Records for this exercise:
_ _ _ _ _ _ _
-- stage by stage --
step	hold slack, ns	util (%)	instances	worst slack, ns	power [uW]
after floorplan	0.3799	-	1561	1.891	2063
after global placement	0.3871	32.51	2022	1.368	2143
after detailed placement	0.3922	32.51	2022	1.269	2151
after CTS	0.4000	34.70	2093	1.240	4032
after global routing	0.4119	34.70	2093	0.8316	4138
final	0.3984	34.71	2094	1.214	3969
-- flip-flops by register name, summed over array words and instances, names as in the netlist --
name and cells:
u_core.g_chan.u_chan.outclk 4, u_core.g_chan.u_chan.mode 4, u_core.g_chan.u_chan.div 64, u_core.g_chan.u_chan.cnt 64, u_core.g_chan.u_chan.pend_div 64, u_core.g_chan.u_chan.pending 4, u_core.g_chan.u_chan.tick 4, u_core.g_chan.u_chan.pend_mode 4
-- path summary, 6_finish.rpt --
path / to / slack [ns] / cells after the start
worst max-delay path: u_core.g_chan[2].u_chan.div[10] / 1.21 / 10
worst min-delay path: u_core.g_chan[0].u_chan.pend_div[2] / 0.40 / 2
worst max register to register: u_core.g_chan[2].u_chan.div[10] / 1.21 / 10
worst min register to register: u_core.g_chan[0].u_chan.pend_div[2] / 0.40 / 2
_ _ _ _ _ _ _
From the line containing "-- path summary, 6_finish.rpt" to the last line of the records above, please write out every line exactly and add nothing.

-- path summary, 6_finish.rpt --
path / to / slack [ns] / cells after the start
worst max-delay path: u_core.g_chan[2].u_chan.div[10] / 1.21 / 10
worst min-delay path: u_core.g_chan[0].u_chan.pend_div[2] / 0.40 / 2
worst max register to register: u_core.g_chan[2].u_chan.div[10] / 1.21 / 10
worst min register to register: u_core.g_chan[0].u_chan.pend_div[2] / 0.40 / 2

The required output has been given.